**** Source material

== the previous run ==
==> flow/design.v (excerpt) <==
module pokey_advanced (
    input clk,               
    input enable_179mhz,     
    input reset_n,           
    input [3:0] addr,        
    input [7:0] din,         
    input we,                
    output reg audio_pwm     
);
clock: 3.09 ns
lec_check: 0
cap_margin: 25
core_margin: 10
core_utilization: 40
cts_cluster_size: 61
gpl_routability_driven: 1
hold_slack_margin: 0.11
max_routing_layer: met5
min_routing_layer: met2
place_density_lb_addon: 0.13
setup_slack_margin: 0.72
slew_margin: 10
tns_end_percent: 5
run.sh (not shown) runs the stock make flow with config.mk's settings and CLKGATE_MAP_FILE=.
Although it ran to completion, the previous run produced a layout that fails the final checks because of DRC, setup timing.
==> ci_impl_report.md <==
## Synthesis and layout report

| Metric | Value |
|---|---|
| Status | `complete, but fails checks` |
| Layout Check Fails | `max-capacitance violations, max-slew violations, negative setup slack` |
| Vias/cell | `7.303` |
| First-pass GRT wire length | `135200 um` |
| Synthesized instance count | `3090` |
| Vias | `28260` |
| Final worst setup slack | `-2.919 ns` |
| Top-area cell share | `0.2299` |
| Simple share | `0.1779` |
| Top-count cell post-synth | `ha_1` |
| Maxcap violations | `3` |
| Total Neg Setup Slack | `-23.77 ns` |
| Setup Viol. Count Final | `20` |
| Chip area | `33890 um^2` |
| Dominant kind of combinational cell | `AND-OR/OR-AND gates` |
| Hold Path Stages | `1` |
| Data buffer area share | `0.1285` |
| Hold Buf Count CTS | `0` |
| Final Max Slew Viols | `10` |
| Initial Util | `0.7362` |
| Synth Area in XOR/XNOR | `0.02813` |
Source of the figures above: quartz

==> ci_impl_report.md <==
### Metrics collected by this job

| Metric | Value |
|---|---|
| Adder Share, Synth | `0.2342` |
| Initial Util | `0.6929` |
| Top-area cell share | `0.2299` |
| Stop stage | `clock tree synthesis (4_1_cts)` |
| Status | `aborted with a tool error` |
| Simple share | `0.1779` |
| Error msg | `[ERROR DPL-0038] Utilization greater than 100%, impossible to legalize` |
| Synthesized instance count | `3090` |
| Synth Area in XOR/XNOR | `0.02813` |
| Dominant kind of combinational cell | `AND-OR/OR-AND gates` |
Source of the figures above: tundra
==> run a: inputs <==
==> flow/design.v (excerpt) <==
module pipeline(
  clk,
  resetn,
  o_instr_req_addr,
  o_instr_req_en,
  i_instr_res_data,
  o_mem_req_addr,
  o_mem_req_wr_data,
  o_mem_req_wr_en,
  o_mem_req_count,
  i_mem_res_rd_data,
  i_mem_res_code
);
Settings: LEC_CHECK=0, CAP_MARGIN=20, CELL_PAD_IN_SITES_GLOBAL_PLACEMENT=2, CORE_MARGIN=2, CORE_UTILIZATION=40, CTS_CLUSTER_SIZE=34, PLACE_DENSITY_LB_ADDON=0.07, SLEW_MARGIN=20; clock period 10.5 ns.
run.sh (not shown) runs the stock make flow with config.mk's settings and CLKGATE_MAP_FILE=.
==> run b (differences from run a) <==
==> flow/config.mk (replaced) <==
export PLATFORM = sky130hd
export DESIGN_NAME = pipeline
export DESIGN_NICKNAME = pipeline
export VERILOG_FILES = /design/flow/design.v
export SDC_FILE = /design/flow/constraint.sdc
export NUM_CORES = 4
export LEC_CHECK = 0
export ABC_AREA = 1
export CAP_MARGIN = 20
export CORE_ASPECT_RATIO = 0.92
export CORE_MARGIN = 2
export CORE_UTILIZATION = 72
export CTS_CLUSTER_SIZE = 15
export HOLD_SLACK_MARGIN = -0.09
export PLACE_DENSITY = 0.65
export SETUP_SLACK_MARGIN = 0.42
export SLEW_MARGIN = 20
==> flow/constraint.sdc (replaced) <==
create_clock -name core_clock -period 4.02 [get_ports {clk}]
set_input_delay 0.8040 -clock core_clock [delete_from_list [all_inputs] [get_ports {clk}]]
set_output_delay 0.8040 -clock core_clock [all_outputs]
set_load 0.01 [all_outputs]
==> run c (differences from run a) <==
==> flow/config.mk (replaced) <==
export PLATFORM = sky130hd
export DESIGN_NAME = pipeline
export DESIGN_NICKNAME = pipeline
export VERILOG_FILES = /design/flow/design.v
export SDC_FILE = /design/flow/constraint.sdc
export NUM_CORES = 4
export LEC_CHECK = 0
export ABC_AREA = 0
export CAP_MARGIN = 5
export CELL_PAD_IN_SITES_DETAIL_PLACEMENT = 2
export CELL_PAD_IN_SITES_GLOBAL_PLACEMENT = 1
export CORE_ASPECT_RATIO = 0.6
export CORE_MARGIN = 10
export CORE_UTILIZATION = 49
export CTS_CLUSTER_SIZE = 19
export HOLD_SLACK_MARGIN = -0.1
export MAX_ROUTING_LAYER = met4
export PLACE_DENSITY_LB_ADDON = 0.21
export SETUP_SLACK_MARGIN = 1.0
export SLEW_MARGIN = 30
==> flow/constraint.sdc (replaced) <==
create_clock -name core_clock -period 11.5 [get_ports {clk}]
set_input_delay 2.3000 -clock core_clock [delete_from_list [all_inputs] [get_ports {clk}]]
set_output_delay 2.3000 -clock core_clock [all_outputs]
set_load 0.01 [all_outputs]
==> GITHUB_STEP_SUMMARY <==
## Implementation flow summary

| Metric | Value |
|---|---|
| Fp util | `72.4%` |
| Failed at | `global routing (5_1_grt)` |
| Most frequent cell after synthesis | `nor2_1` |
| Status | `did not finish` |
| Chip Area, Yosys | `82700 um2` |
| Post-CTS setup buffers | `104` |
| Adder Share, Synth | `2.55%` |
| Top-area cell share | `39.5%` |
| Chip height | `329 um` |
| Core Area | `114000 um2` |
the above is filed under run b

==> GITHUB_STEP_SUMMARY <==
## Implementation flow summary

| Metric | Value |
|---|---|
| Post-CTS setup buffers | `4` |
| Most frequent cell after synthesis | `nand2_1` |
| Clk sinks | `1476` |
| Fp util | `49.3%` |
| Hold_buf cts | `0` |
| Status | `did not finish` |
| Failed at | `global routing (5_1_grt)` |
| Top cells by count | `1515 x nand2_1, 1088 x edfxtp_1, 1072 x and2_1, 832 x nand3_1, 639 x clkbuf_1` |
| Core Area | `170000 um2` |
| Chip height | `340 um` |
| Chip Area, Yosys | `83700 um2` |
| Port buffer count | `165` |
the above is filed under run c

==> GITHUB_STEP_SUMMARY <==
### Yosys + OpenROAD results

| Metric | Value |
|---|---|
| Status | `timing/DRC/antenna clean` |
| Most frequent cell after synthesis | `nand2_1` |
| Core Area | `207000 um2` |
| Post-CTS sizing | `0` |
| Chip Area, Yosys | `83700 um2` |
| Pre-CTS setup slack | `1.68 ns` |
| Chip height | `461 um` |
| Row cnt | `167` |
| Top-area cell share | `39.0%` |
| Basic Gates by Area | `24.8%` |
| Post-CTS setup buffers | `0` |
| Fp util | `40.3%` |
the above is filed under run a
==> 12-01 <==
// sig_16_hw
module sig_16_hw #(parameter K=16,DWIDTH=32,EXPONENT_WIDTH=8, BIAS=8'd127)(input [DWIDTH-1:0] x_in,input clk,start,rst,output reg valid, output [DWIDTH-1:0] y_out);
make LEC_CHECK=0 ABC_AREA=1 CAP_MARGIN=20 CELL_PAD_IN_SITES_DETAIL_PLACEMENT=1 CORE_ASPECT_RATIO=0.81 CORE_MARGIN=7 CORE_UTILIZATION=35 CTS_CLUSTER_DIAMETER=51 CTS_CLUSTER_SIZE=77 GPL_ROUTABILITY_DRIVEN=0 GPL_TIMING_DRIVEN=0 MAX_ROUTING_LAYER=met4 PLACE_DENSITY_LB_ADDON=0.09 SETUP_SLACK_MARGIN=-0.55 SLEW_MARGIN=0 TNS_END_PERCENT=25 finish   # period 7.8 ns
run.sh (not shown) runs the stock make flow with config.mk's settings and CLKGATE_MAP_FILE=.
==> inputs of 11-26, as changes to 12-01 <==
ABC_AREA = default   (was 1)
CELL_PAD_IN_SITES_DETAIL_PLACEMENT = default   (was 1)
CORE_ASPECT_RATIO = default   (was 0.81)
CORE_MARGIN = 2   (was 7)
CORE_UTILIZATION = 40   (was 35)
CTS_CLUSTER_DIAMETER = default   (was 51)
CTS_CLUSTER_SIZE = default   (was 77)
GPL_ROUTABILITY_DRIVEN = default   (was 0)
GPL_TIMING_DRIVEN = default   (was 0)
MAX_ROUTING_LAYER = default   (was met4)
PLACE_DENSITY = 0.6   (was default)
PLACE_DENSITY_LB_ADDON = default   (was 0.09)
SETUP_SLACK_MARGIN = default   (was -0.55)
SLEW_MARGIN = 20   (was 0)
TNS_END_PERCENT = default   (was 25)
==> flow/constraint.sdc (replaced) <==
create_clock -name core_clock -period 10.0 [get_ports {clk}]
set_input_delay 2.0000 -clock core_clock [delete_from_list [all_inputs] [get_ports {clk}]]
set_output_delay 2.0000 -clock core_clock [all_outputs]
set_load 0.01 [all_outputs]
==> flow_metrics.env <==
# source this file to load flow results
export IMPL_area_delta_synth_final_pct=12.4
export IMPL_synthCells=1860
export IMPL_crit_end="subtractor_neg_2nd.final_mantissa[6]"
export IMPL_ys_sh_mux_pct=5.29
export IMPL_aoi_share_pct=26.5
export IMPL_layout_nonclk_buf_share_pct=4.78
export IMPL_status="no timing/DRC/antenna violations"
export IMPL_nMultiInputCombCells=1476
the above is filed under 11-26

********

▶ Task description: Above are some records; copy exactly the lines from the one with "Setup Viol. Count" through the one with "Final Max Slew", both included, and no others.

▶ Finished exercise:
| Setup Viol. Count Final | `20` |
| Chip area | `33890 um^2` |
| Dominant kind of combinational cell | `AND-OR/OR-AND gates` |
| Hold Path Stages | `1` |
| Data buffer area share | `0.1285` |
| Hold Buf Count CTS | `0` |
| Final Max Slew Viols | `10` |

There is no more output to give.